Having our environment fully functional, we can run there any script using the tools we installed. Instead of trying to figure out how to upload these scripts programmatically, we can just create a new file and edit its content using nano text editor (in my former effort, nano was already installed, but this time I had to install it on my own: $ sudo apt-get install nano).

$ nano ocr_cyr.py

Here is the script I used here:

### binding for tesseract:
import pytesseract
### computer vision:
import cv2
### computer vision relies to a substantial extent on numpy arrays
import numpy as np
### PyMuPDF is called fitz:
import fitz
### to plot pages and everything else:
from matplotlib import pyplot as plt
### to import data from sciencedata.dk
import sddk
from bs4 import BeautifulSoup
from datetime import datetime
### configure sddk session
conf = sddk.configure_session_and_url("SDAM_root", "648597@au.dk")

directory = input("you are in " + conf[1] + ", specify subdirectory: ")
language = input("specify language (use '+' for more languages): ")

resp = conf[0].get(conf[1] + directory)
soup = BeautifulSoup(resp.content)
soup
filenames = []
for a in soup.find_all("a"):
    a_str = str(a.get_text())
    if ".pdf" in a_str:
        filenames.append(a_str)
print("files in the folder: ")
print(filenames)
def pix2np(pix):
    im = np.frombuffer(pix.samples, dtype=np.uint8).reshape(pix.h, pix.w, pix.n)
    #im = np.ascontiguousarray(im[..., [2, 1, 0]])  # rgb to bgr
    return im
def get_text(doc):
        i = 1
        pages = ""
        for page in doc: ### or you can specify: doc(start, end, step):
            pix = page.getPixmap(matrix = fitz.Matrix(2, 2), colorspace="csGRAY")  # try "csGRAY"
            img = pix2np(pix)
            kernel = np.ones((2, 2), np.uint8)
            img_er = cv2.erode(img, kernel, iterations=1)
            txt = pytesseract.image_to_string(img_er, lang=language) + "\n\n[end-of-page" + str(i) + "]\n\n"
            pages += txt 
            i = i+1
        return pages

for filename in filenames: 
    print(datetime.now(), "started to read " + filename)
    resp = conf[0].get(conf[1] + directory + filename)
    doc = fitz.open(stream=resp.content, filetype="pdf")
    pages_str = get_text(doc)
    filepathname = "/SDAM_data/OCR/outputs/" + filename.rpartition(".")[0] + ".txt"
    conf[0].put(conf[1] + filepathname, data=pages_str.encode('utf-8'))
    print(datetime.now(), "ended ocr analysis of " + filename + " and saved it to sciencedata.dk")

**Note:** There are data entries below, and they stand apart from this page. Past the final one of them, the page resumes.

**config.mk**
```make
export PLATFORM = sky130hd
export DESIGN_NAME = router_input_port
export DESIGN_NICKNAME = d
export VERILOG_FILES = /design/src/rtl/router_input_port.sv
export SDC_FILE = /design/constraint.sdc
export NUM_CORES = 1
export LEC_CHECK = 0
export CELL_PAD_IN_SITES_DETAIL_PLACEMENT = 0
export CELL_PAD_IN_SITES_GLOBAL_PLACEMENT = 1
export CORE_UTILIZATION = 50
export CTS_CLUSTER_DIAMETER = 100
export DETAILED_ROUTE_END_ITERATION = 16
export DONT_BUFFER_PORTS = 1
export GPL_TIMING_DRIVEN = 0
export PLACE_DENSITY_LB_ADDON = 0.1
export SYNTH_ARGS = -nofsm -noshare
export SYNTH_HDL_FRONTEND = slang
export SYNTH_SLANG_ARGS = --single-unit
```
**constraint.sdc**
```tcl
create_clock -name clk -period 2.9 [get_ports clk]
set_input_delay 0.435 -clock clk [delete_from_list [all_inputs] [get_ports clk]]
set_output_delay 0.435 -clock clk [all_outputs]
set_load 0.05 [all_outputs]
```
**src/rtl/router_input_port.sv**
```systemverilog
`default_nettype none
// ============================================================================
//  Module   : router_input_port
//  Purpose  : Input port of a 4x4 mesh router on the link from a processing
//             element. Buffers incoming flits in a DEPTH-entry FIFO, exposes
//             the head flit show-ahead, computes an XY dimension-order route
//             request for it, and returns one credit pulse per drained flit.
//  Ports    : clk        - clock, rising edge
//             RST        - asynchronous active-low reset
//             in_data    - flit from upstream PE
//             in_valid   - in_data valid (credit controlled, no ready)
//             credit_out - one-cycle pulse per flit popped (to PE ci)
//             out_data   - head flit (show-ahead)
//             out_valid  - FIFO non-empty
//             out_ready  - switch allocator accepts head flit
//             out_port   - route for head: 0=LOCAL 1=NORTH 2=SOUTH 3=EAST 4=WEST
//             overflow   - sticky: write attempted while full without a pop
//             occupancy  - entries currently held (0..DEPTH)
//  Flit     : [19:18] dest X, [17:16] dest Y, [15:14] src X, [13:12] src Y,
//             [11:0] payload
//  Revision : 1.0 - initial release
// ============================================================================
module router_input_port #(
    parameter int DATA_W = 20,
    parameter int DEPTH  = 4,
    parameter int MY_X   = 1,
    parameter int MY_Y   = 1
) (
    input  logic              clk,
    input  logic              RST,
    input  logic [DATA_W-1:0] in_data,
    input  logic              in_valid,
    output logic              credit_out,
    output logic [DATA_W-1:0] out_data,
    output logic              out_valid,
    input  logic              out_ready,
    output logic [2:0]        out_port,
    output logic              overflow,
    output logic [2:0]        occupancy
);

    localparam int PTR_W = (DEPTH > 1) ? $clog2(DEPTH) : 1;

    localparam logic [PTR_W-1:0] PTR_LAST  = PTR_W'(DEPTH - 1);
    localparam logic [2:0]       OCC_FULL  = 3'(DEPTH);

    localparam logic [1:0] MY_X_C = 2'(MY_X);
    localparam logic [1:0] MY_Y_C = 2'(MY_Y);

    localparam logic [2:0] PORT_LOCAL = 3'd0;
    localparam logic [2:0] PORT_NORTH = 3'd1;
    localparam logic [2:0] PORT_SOUTH = 3'd2;
    localparam logic [2:0] PORT_EAST  = 3'd3;
    localparam logic [2:0] PORT_WEST  = 3'd4;

    // ------------------------------------------------------------------
    // State
    // ------------------------------------------------------------------
    logic [DATA_W-1:0] mem_q [DEPTH];
    logic [PTR_W-1:0]  wr_ptr_q, wr_ptr_d;
    logic [PTR_W-1:0]  rd_ptr_q, rd_ptr_d;
    logic [2:0]        occ_q, occ_d;
    logic              valid_q, valid_d;
    logic              credit_q, credit_d;
    logic              overflow_q, overflow_d;

    logic              full;
    logic              pop;
    logic              push;

    logic [1:0]        dst_x;
    logic [1:0]        dst_y;
    logic [2:0]        route_port;

    // ------------------------------------------------------------------
    // Handshake decode
    // ------------------------------------------------------------------
    assign full = (occ_q == OCC_FULL);
    // out_ready is only meaningful while a head flit is presented.
    assign pop  = valid_q && out_ready;
    // A pop in the same cycle frees the slot, so a full FIFO can still
    // accept a write when it is draining simultaneously.
    assign push = in_valid && (!full || pop);

    // ------------------------------------------------------------------
    // Next-state logic
    // ------------------------------------------------------------------
    always_comb begin
        wr_ptr_d   = wr_ptr_q;
        rd_ptr_d   = rd_ptr_q;
        occ_d      = occ_q;
        overflow_d = overflow_q;

        if (push) begin
            wr_ptr_d = (wr_ptr_q == PTR_LAST) ? '0 : wr_ptr_q + 1'b1;
        end
        if (pop) begin
            rd_ptr_d = (rd_ptr_q == PTR_LAST) ? '0 : rd_ptr_q + 1'b1;
        end

        case ({push, pop})
            2'b10:   occ_d = occ_q + 3'd1;
            2'b01:   occ_d = occ_q - 3'd1;
            default: occ_d = occ_q;
        endcase

        // Dropped write: sticky until reset, storage left untouched.
        if (in_valid && !push) begin
            overflow_d = 1'b1;
        end

        valid_d  = (occ_d != 3'd0);
        credit_d = pop;
    end

    // ------------------------------------------------------------------
    // Registers
    // ------------------------------------------------------------------
    always_ff @(posedge clk or negedge RST) begin
        if (!RST) begin
            wr_ptr_q   <= '0;
            rd_ptr_q   <= '0;
            occ_q      <= 3'd0;
            valid_q    <= 1'b0;
            credit_q   <= 1'b0;
            overflow_q <= 1'b0;
        end else begin
            wr_ptr_q   <= wr_ptr_d;
            rd_ptr_q   <= rd_ptr_d;
            occ_q      <= occ_d;
            valid_q    <= valid_d;
            credit_q   <= credit_d;
            overflow_q <= overflow_d;
        end
    end

    // Storage is cleared on reset so the show-ahead output reads zero
    // immediately after reset.
    always_ff @(posedge clk or negedge RST) begin
        if (!RST) begin
            for (int i = 0; i < DEPTH; i++) begin
                mem_q[i] <= '0;
            end
        end else if (push) begin
            mem_q[wr_ptr_q] <= in_data;
        end
    end

    // ------------------------------------------------------------------
    // Route compute: X first, then Y, from the presented head flit
    // ------------------------------------------------------------------
    assign dst_x = out_data[DATA_W-1 -: 2];
    assign dst_y = out_data[DATA_W-3 -: 2];

    always_comb begin
        route_port = PORT_LOCAL;
        if (valid_q) begin
            if (dst_x > MY_X_C) begin
                route_port = PORT_EAST;
            end else if (dst_x < MY_X_C) begin
                route_port = PORT_WEST;
            end else if (dst_y > MY_Y_C) begin
                route_port = PORT_SOUTH;
            end else if (dst_y < MY_Y_C) begin
                route_port = PORT_NORTH;
            end else begin
                route_port = PORT_LOCAL;
            end
        end
    end

    // ------------------------------------------------------------------
    // Outputs
    // ------------------------------------------------------------------
    assign out_data   = mem_q[rd_ptr_q];
    assign out_valid  = valid_q;
    assign out_port   = route_port;
    assign credit_out = credit_q;
    assign overflow   = overflow_q;
    assign occupancy  = occ_q;

endmodule
`default_nettype wire
```
==> results of run 1 <==
-- synth_stat cells (all sizes together) --
master	n	share of area
a211o	1	0.0024
a21o	2	0.0037
a21oi	1	0.0012
buf	12	0.027
dfrtp	90	0.55
fa	1	0.0049
ha	6	0.018
inv	4	0.0037
mux2	84	0.23
mux4	20	0.12
nand2	2	0.0018
nand3	1	0.0012
nor2	3	0.0028
nor2b	1	0.0015
nor3	1	0.0012
nor3b	2	0.0049
o211ai	4	0.012
o21a	1	0.0018
o21ai	2	0.0034
or3	1	0.0015
xnor2	2	0.0043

The script interactively ask you for several inputs:

  • sciencedata.dk username (format '123456@au.dk')
  • sciencedata.dk password
  • specification of subdirectory (by default, you are in "SDAM_root")
  • language of the analysis (e.g. "bul" or "bul+eng")

Subsequently, it lists all pdf files in the directory you choose and prints out whenever it starts and end to work on a file:

> files in the folder: ['Adams1965_LandBehindBagdad.pdf', 'Cherry1991_Keos.pdf', 'Isaac1986_GreekSettlementsAncientThrace_best.pdf']
> 2020-04-26 08:53:19.048385 started to read Adams1965_LandBehindBagdad.pdf
> 2020-04-26 09:02:13.878638 ended ocr analysis of Adams1965_LandBehindBagdad.pdf and saved it to sciencedata.dk

The outputs are in SDAM_root/SDAM_data/OCR/outputs. As we inspect them , these results are from sufficient. It seems that we have to play with the "morphological transformations" for each file independently.